- Born: March 14, 1884 Bergen, Norway
- Died: 1 September 1964 (aged 80) Oslo, Norway
- Education: National Hospital London, UK, Pitié-Salpêtrière Hospital, Neurological University Clinic, Oslo, University of Oslo
- Known for: neurobiology, reflexology, language disorders
- Medical career
- Profession: Neurologist
- Institutions: University of Oslo
- Sub-specialties: Neurology
- Research: neurology, particularly the nervous system
- Awards: Michael Skjelderup Gold Medal; Fellow of the Royal College of Surgeons; Fellow of the Royal Society of Medicine

= G. H. Monrad-Krohn =

Norwegian neurologist (1884–1964)

Georg Herman Monrad-Krohn (14 March 1884 – 1 September 1964), born in Bergen, Norway, is known for his work on the development of neurology early in the 20th century. He studied at the National Hospital, Queens Square in London, and often visited Paris, France to work in the Pitié-Salpêtrière Hospital facilities. In 1917 he returned to Norway, and began studies at the Neurological University Clinic of Oslo (Rikshospitalet), where he was appointed a Professor in 1922. In 1927 he became Professor of Neurology at the University of Oslo, and later Emeritus Professor of Neurology.. He retired from this professorial chair at the age of 70. His son, the computer engineer and entrepreneur Lars Monrad-Krohn was born in 1933. Monrad-Krohn died in 1964 after a long career in what both he and Acta Neurologica Scandinavica termed "the struggle for neurology".

==Career==
Monrad-Krohn was interested in various language disorders, in particular dysprosody, and he introduced the term aprosody to that field. He wrote a book entitled 'The Clinical Examination of the Nervous System', of which seven editions were reproduced as texts to be read in the study of the area. These are now considered antiquarian, and are collector's items. He was also particularly interested in reflexes. His 1918 thesis was based on observations of abdominal reflexes. In 1922 he undertook a major study of facial reflexes in patients with leprosy, and the paralysis displayed by them. The facial mimicry displayed by them despite their paralysis, termed "paradoxical emotional hypermimia" was given the name "Monrad-Krohn Sign".
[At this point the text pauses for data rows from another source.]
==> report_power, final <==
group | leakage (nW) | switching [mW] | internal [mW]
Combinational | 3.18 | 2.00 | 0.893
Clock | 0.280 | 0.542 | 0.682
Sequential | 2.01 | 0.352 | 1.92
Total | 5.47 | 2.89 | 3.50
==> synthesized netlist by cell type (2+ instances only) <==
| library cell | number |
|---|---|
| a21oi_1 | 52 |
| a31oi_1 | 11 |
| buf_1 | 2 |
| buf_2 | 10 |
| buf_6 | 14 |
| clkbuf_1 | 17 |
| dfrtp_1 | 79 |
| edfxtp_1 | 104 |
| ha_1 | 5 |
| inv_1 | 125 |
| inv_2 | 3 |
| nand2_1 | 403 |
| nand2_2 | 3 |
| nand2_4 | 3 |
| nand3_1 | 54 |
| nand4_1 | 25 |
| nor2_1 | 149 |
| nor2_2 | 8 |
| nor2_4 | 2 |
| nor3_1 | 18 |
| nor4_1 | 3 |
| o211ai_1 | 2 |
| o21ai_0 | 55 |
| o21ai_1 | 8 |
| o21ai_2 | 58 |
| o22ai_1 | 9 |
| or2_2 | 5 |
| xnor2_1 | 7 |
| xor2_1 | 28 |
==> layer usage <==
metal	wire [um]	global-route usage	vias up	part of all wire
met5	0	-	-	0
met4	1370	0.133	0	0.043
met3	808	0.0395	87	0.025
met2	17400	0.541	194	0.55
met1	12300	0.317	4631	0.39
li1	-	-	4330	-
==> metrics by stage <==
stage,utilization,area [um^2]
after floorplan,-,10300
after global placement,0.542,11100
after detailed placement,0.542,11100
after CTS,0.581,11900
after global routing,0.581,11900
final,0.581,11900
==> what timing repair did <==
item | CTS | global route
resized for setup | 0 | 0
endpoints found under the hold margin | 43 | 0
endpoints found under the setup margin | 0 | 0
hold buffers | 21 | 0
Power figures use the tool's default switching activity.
[config.mk]
export PLATFORM = sky130hd
export DESIGN_NAME = start_byte_length_frame_parser_top
export DESIGN_NICKNAME = d
export VERILOG_FILES = /design/src/rtl/core/sblfp_pkg.sv /design/src/rtl/core/start_byte_length_frame_parser_top.sv /design/src/rtl/core/sblfp_front.sv /design/src/rtl/core/sblfp_queue.sv /design/src/rtl/core/sblfp_back.sv
export SDC_FILE = /design/constraint.sdc
export NUM_CORES = 1
export LEC_CHECK = 0
export BUFFER_PORTS_ARGS = -buffer_cell sky130_fd_sc_hd__buf_2
export CORE_MARGIN = 2
export CORE_UTILIZATION = 25
export DETAILED_ROUTE_END_ITERATION = 6
export HOLD_SLACK_MARGIN = 0.15
export PLACE_DENSITY = 0.46
export SLEW_MARGIN = 20
export SYNTH_ARGS = -nofsm -noshare
export SYNTH_HDL_FRONTEND = slang
export SYNTH_SLANG_ARGS = --single-unit
export TNS_END_PERCENT = 100
[constraint.sdc]
create_clock -name clk -period 5.6 [get_ports clk]
set_input_delay 0.28 -clock clk [delete_from_list [all_inputs] [get_ports clk]]
set_output_delay 0.28 -clock clk [all_outputs]
set_load 0.005 [all_outputs]
[src/rtl/core/sblfp_pkg.sv]
// Shared types and constants for the start-byte length-prefixed frame parser.
package sblfp_pkg;

    localparam int HEADER_BYTES = 6;
    localparam int QDEPTH       = 4;
    localparam int QPTR_W       = $clog2(QDEPTH);
    localparam int QCNT_W       = $clog2(QDEPTH + 1);

    typedef enum logic [1:0] {
        PH_HUNT,
        PH_LEN_LO,
        PH_LEN_HI,
        PH_PAYLOAD
    } phase_t;

    typedef enum logic [2:0] {
        HP_SRC_LO,
        HP_SRC_HI,
        HP_TYPE,
        HP_SEQ,
        HP_FLAGS,
        HP_RADIUS
    } hdr_pos_t;

    typedef struct packed {
        logic       cap;
        hdr_pos_t   pos;
        logic       emit;
        logic       has_data;
        logic       last;
        logic       status;
        logic [7:0] byte_val;
    } cmd_t;

endpackage
--- src/hdl/twqs_pkg.sv ---
// ----------------------------------------------------------------------------
// twqs_pkg
// Shared types, codes and helpers of the two-queue weighted scheduler.
// ----------------------------------------------------------------------------
package twqs_pkg;

	localparam int QUEUE_DEPTH = 16;
	localparam int JOB_BITS    = 16;
	localparam int IDX_BITS    = $clog2(QUEUE_DEPTH);
	localparam int COUNT_BITS  = $clog2(QUEUE_DEPTH + 1);

	localparam int LIMIT_BITS  = 4;
	localparam logic [LIMIT_BITS-1:0] LIMIT_RESET = 4'd3;

	localparam int CMD_QUEUE_DEPTH = 2;
	localparam int CMD_PTR_BITS    = $clog2(CMD_QUEUE_DEPTH);
	localparam int CMD_COUNT_BITS  = $clog2(CMD_QUEUE_DEPTH + 1);

	localparam logic [1:0] ACT_ENQ_URGENT = 2'd0;
	localparam logic [1:0] ACT_ENQ_NORMAL = 2'd1;
	localparam logic [1:0] ACT_SERVE      = 2'd2;

	localparam logic [1:0] FROM_NONE   = 2'd0;
	localparam logic [1:0] FROM_URGENT = 2'd1;
	localparam logic [1:0] FROM_NORMAL = 2'd2;

	localparam logic [1:0] ST_OK    = 2'd0;
	localparam logic [1:0] ST_FULL  = 2'd1;
	localparam logic [1:0] ST_EMPTY = 2'd2;

	typedef enum logic [1:0] {
		OP_PUSH_URGENT,
		OP_PUSH_NORMAL,
		OP_SERVE,
		OP_NOP
	} op_t;

	typedef struct packed {
		op_t                 op;
		logic [JOB_BITS-1:0] job;
	} cmd_t;

	typedef struct packed {
		logic full;
		logic empty;
	} queue_status_t;

	// Ring index (idx + cnt) mod QUEUE_DEPTH for idx, cnt below QUEUE_DEPTH.
	function automatic logic [IDX_BITS-1:0] ring_add(input logic [IDX_BITS-1:0] idx,
			input logic [COUNT_BITS-1:0] cnt);
		logic [COUNT_BITS:0] sum;
		sum = {{(COUNT_BITS + 1 - IDX_BITS){1'b0}}, idx} + {1'b0, cnt};
		if (sum >= (COUNT_BITS + 1)'(QUEUE_DEPTH)) begin
			sum = sum - (COUNT_BITS + 1)'(QUEUE_DEPTH);
		end
		return sum[IDX_BITS-1:0];
	endfunction

endpackage

--- src/hdl/twqs_req_if.sv ---
// ----------------------------------------------------------------------------
// twqs_req_if
// Request channel: one action with its job identifier per transaction.
// ----------------------------------------------------------------------------
interface twqs_req_if;
	import twqs_pkg::*;

	logic                valid;
	logic                ready;
	logic [1:0]          action;
	logic [JOB_BITS-1:0] job_id;

	modport source (output valid, action, job_id, input ready);
	modport sink   (input valid, action, job_id, output ready);
endinterface

--- src/hdl/twqs_rsp_if.sv ---
// ----------------------------------------------------------------------------
// twqs_rsp_if
// Result channel: one served job, its origin and a status per transaction.
// ----------------------------------------------------------------------------
interface twqs_rsp_if;
	import twqs_pkg::*;

	logic                valid;
	logic                ready;
	logic [JOB_BITS-1:0] served_job;
	logic [1:0]          served_from;
	logic [1:0]          status;

	modport source (output valid, served_job, served_from, status, input ready);
	modport sink   (input valid, served_job, served_from, status, output ready);
endinterface

--- src/hdl/twqs_cfg_if.sv ---
// ----------------------------------------------------------------------------
// twqs_cfg_if
// Configuration write channel for the normals-per-urgent limit.
// ----------------------------------------------------------------------------
interface twqs_cfg_if;
	import twqs_pkg::*;

	logic                  valid;
	logic                  ready;
	logic [LIMIT_BITS-1:0] data;

	modport source (output valid, data, input ready);
	modport sink   (input valid, data, output ready);
endinterface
Over the course of his career he received the following awards and appointments:

- Michael Skjelderup Gold Medal 1910
- Norwegian Neurological Association, Chairman 1921-1931
- Public Health Association, Chairman 1925-1931
- The Norwegian Academy of Science, elected 1929
- Member of the neurological companies in France, Denmark and Estonia, etc.
- Fellow of the Royal College of Surgeons and the Fellow of the Royal Society of Medicine in the UK
- Honorary doctorate at the University of Gothenburg 1954
- The representative of the Faculty of Medicine at the University of Oslo since 1945
- Honorary member of the Norwegian Neurological Association, Svenska läkaresällskapet, American Academy of Neurology and the Société de Neuroscience de France
- Knight of 1 class of the Norwegian St. Olav 1952, the Danish Dannebrog, the Swedish Nordstjärneorden and officer of the French Legion of Honour

==Monrad-Krohn Prize==
In 1933 he introduced Monrad Krohn's Prize for the Advancement of Neurological Research. This prize is awarded by the Medical Faculty of the University of Oslo annually, to either researchers, or research facilities, deemed to have contributed by means of research to progress in the field of neurology.